22 сентября 1977 года в ходе манёвров «Щит-77» венгерские войска навели железнодорожный мост через Дунай с применением речных барж, специально введённых в штат войсковых частей. Железнодорожные подъезды, ведущие к бывшему мосту из барж, по сей день находятся на берегу Дуная между городами Дунауйварош и Сальксентмартон. Заблаговременное строительство таких подходов и рассредоточение подготовленных военных барж позволяло многократно дублировать речные переправы, что имело большое значение в условиях ядерной войны. За это изобретение были выданы государственные премии, а Венгерская народная армия в Варшавском договоре получила инженерно-переправочную специализацию.
Кроме этого, генерал Олах отвечал за международные отношения с третьими странами, в том числе с соседней Югославией. Венгерско-сербские и венгерско-югославские военные отношения на протяжении XIX и первой половины ХХ века определялись взаимной враждой, противостоянием и войнами. В период советско-югославского конфликта венгерская армия была развёрнута на южной границе в повышенной боеготовности. Неслучайно в 1956 году лидер венгерской антикоммунистической революции Имре Надь пытался скрыться от советских войск в посольстве Югославии.

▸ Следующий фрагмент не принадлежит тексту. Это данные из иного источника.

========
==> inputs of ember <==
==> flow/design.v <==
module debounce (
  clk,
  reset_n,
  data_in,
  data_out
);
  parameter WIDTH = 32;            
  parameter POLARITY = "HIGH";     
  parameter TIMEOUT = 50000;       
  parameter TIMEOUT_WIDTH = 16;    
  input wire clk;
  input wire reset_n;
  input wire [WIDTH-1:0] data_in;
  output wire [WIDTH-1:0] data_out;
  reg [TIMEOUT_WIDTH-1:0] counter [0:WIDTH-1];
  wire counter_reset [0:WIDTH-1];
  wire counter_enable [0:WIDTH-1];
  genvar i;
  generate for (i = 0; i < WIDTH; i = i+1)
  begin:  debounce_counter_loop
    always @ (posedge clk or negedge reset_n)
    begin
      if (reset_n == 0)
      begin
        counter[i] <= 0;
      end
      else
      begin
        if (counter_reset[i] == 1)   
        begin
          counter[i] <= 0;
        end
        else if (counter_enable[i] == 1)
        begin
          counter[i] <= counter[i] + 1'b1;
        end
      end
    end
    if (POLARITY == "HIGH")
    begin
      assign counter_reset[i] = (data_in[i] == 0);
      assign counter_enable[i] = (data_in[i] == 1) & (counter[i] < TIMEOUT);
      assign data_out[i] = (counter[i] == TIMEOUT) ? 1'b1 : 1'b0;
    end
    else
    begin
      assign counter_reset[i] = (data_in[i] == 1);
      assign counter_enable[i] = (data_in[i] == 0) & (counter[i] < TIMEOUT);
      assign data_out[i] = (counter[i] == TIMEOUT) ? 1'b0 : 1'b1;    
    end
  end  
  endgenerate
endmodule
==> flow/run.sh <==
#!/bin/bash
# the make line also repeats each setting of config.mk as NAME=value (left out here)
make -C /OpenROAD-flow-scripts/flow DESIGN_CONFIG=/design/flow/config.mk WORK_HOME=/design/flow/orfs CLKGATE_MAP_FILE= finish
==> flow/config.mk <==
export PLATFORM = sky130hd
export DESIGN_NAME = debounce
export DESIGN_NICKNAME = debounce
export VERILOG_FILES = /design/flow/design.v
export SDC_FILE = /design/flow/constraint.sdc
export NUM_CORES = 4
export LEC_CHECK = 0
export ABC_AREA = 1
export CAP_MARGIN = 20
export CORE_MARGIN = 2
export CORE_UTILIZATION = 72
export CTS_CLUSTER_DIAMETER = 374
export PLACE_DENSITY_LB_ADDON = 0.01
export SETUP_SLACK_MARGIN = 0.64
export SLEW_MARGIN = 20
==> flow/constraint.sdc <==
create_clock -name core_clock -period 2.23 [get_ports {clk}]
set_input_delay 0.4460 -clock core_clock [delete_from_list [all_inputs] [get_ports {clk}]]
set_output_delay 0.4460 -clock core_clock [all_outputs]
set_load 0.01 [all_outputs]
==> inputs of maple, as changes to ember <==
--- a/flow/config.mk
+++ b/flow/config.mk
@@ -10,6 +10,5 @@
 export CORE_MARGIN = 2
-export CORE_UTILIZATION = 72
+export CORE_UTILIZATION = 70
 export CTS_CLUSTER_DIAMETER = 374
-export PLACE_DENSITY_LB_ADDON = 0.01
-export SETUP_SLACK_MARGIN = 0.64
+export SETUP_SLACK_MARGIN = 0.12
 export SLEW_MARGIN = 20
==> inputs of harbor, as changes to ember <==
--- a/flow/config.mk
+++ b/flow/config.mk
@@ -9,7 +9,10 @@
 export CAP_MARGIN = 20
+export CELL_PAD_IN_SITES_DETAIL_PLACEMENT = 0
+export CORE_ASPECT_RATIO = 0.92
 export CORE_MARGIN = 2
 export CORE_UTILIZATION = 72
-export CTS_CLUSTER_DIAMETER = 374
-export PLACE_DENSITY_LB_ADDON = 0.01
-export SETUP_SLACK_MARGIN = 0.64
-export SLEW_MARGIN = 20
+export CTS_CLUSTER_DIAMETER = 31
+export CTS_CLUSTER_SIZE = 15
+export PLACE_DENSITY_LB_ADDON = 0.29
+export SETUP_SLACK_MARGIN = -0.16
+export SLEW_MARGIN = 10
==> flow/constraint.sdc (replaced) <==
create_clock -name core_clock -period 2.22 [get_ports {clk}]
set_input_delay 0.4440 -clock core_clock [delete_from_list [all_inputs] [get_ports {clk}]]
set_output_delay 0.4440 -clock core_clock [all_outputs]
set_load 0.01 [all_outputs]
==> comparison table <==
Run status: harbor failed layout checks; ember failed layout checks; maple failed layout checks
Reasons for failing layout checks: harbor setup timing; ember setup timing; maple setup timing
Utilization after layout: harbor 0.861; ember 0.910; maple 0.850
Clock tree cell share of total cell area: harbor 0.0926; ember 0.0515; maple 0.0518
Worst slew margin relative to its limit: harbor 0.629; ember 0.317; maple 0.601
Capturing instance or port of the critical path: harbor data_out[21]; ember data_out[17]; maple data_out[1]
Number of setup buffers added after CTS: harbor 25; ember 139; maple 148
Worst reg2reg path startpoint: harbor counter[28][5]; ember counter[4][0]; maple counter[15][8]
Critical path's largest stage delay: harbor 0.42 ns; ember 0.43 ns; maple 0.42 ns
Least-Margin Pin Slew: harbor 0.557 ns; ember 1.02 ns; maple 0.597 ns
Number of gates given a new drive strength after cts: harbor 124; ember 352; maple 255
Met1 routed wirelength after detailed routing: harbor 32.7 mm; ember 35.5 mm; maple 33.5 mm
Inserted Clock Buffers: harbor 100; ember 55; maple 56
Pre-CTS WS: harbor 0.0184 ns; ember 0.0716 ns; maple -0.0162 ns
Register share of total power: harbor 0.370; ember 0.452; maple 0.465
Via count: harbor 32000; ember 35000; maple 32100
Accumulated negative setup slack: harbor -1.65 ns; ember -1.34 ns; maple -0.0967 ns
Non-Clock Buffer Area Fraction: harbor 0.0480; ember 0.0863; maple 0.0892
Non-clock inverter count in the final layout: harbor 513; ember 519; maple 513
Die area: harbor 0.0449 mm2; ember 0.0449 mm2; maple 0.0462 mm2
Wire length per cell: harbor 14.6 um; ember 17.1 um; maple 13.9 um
run A:
## AMBA_AXI_ram
module AMBA_AXI_ram
#(
	parameter ID_WIDTH = 4,
	parameter ADDR_WIDTH = 8,
	parameter DATA_WIDTH = 16,
	parameter BRESP_WIDTH = 3,
	parameter WR_MEM_DELAY = 0,
	parameter RD_MEM_DELAY = 0
)
(
	clk,
	rst_n,
	s_axi_awvalid,
	s_axi_awready,
	s_axi_awid,
	s_axi_awaddr,
	s_axi_awlen,
	s_axi_awsize,
	s_axi_awburst, 							 
	s_axi_wvalid,
	s_axi_wready,
	s_axi_wdata,
	s_axi_wstrb, 
	s_axi_wlast,
	s_axi_bvalid,
	s_axi_bready,
	s_axi_bid,
	s_axi_bresp,
	s_axi_arvalid,
	s_axi_arready,
	s_axi_arid,
	s_axi_araddr,
	s_axi_arlen,
	s_axi_arsize,
	s_axi_arburst,
	s_axi_rvalid,
	s_axi_rready,
	s_axi_rid,
	s_axi_rdata,
	s_axi_rresp,
	s_axi_rlast
);
For scale: about 12,000 cells after synthesis, about 2,100 flip-flops, roughly 0.096 sq mm of cells after synthesis.
make LEC_CHECK=0 ABC_AREA=1 CAP_MARGIN=20 CORE_MARGIN=2 CORE_UTILIZATION=66 CTS_CLUSTER_SIZE=99 PLACE_DENSITY=0.36 SLEW_MARGIN=20 TNS_END_PERCENT=10 finish   # period 1.74 ns
run.sh (not shown) runs the stock make flow with config.mk's settings and CLKGATE_MAP_FILE=.
To summarise run A: no stage aborted, but the layout did not pass its checks, failing on negative setup slack.
### run A -> run B
Settings: CORE_UTILIZATION changed from 66 to 70; PLACE_DENSITY removed (was 0.36); MAX_ROUTING_LAYER newly set to met5; TNS_END_PERCENT changed from 10 to 15; CTS_CLUSTER_SIZE changed from 99 to 20; CORE_ASPECT_RATIO newly set to 0.87; SETUP_SLACK_MARGIN newly set to 1.0; CTS_CLUSTER_DIAMETER newly set to 43; the clock period (ns, I/O delays scaled along) changed from 1.74 to 4.08.
Results
| run A | all stages done | FAIL | negative setup slack |. Run B finished every step from synthesis to the final layout, and the layout passed the timing, design-rule and antenna checks. Run B vs run A on worst hold path stage count: run B is the lower one. [compare] base=run A new=run B: area overhead of the layout relative to synthesis decreased by 16 points relative to the old numbers, number of buffers created by CTS decreased by 24 relative to the old numbers. Changes observed in run B relative to run A: combinational power share saw a decrease; critical path buffer and inverter count saw a decrease; met1 wire length saw a decrease; number of gates resized after cts saw a decrease.
#### Input delta (run C over run B)
Settings: SETUP_SLACK_MARGIN: 1.0 -> 1.41; CORE_UTILIZATION: 70 -> 65; CORE_ASPECT_RATIO: 0.87 -> unset; CTS_CLUSTER_DIAMETER: 43 -> unset; CTS_CLUSTER_SIZE: 20 -> 57; ABC_AREA: 1 -> unset; MAX_ROUTING_LAYER: met5 -> unset; TNS_END_PERCENT: 15 -> unset; the clock period (ns, I/O delays scaled along): 4.08 -> 5.5.
Findings:
- | core utilization | higher: run B |
- In the flow results for run C and run B, the maximum fanout along the worst path is smaller on run C.
- Looking at unique cell type count in the Yosys netlist, run C sits about 130% above run B.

Нормализация отношений произошла в 1966 году, когда Югославию посетила военная делегация из Венгрии, в которую входил и Олах. В дальнейшем он принимал югославов в ответных визитах и сопровождал их во время посещений венгерских военно-учебных заведений. Здесь Олах познакомился с сербом Бранко Мамулой.
Они оба прилагали большие усилия к поддержанию положительных венгерско-югославских отношений — и, очевидно, эти старания совпадали с тайными политическими установками, полученными от руководства обеих стран. Олах стал начальником Генерального штаба, а Мамула — командующим флотом. В 1979 году Мамула «догнал» Олаха, возглавив югославский Генштаб, а в 1982 году даже «обогнал», став министром обороны на два года раньше своего венгерского коллеги.
Почти через тридцать лет после смерти генерала Олаха адмирал Мамула раскрыл суть своей дружбы с ним:
«У нас был опыт 1968 года, когда Советский Союз вторгся в Чехословакию, и нам потребовалось слишком много времени для развёртывания обороны на случай аналогичного советского вторжения. Мы просто не были готовы в то время. На момент обострения болезни Тито в Венгрии находилось семь советских дивизий. Но наученные опытом 1968 года, мы подготовились к серьёзной обороне. Осенью 1980 года нас посетил начальник Генерального штаба Венгрии генерал Иштван Олах. Он сказал мне, что в то время войска Варшавского договора могли атаковать нас из Венгрии. Венгерская армия тоже выполнит свои союзные обязательства по Варшавскому договору, которые ни он, ни венгерское руководство не смогут отменить. Но он заверил меня, что он, Иштван Олах, найдёт способ вовремя проинформировать меня обо всём. Он был отличным человеком и офицером. Я не стал распространяться об этом разговоре, потому что нас уже «пробили», словно решето, а я не хотел неприятностей для искреннего друга».
Так посмертно раскрылась работа венгерского министра обороны Иштвана Олаха против Варшавского договора. Учитывая тесное взаимодействие югославского Генштаба со штабами НАТО на Южно-Европейском ТВД, мы можем быть уверены в том, что секреты Варшавского договора от Олаха попали через Белград на Запад. Не зря в тот период США вдруг пересмотрели свои запреты и согласились продать Югославии истребители F-5 и противотанковые ракеты TOW, если она проявит к ним интерес. А нам, глядя на эту историю, вспоминается маршал Куликов, подозревавший Румынию в утечке информации и высоко оценивавший венгерские разработки мостов через Дунай.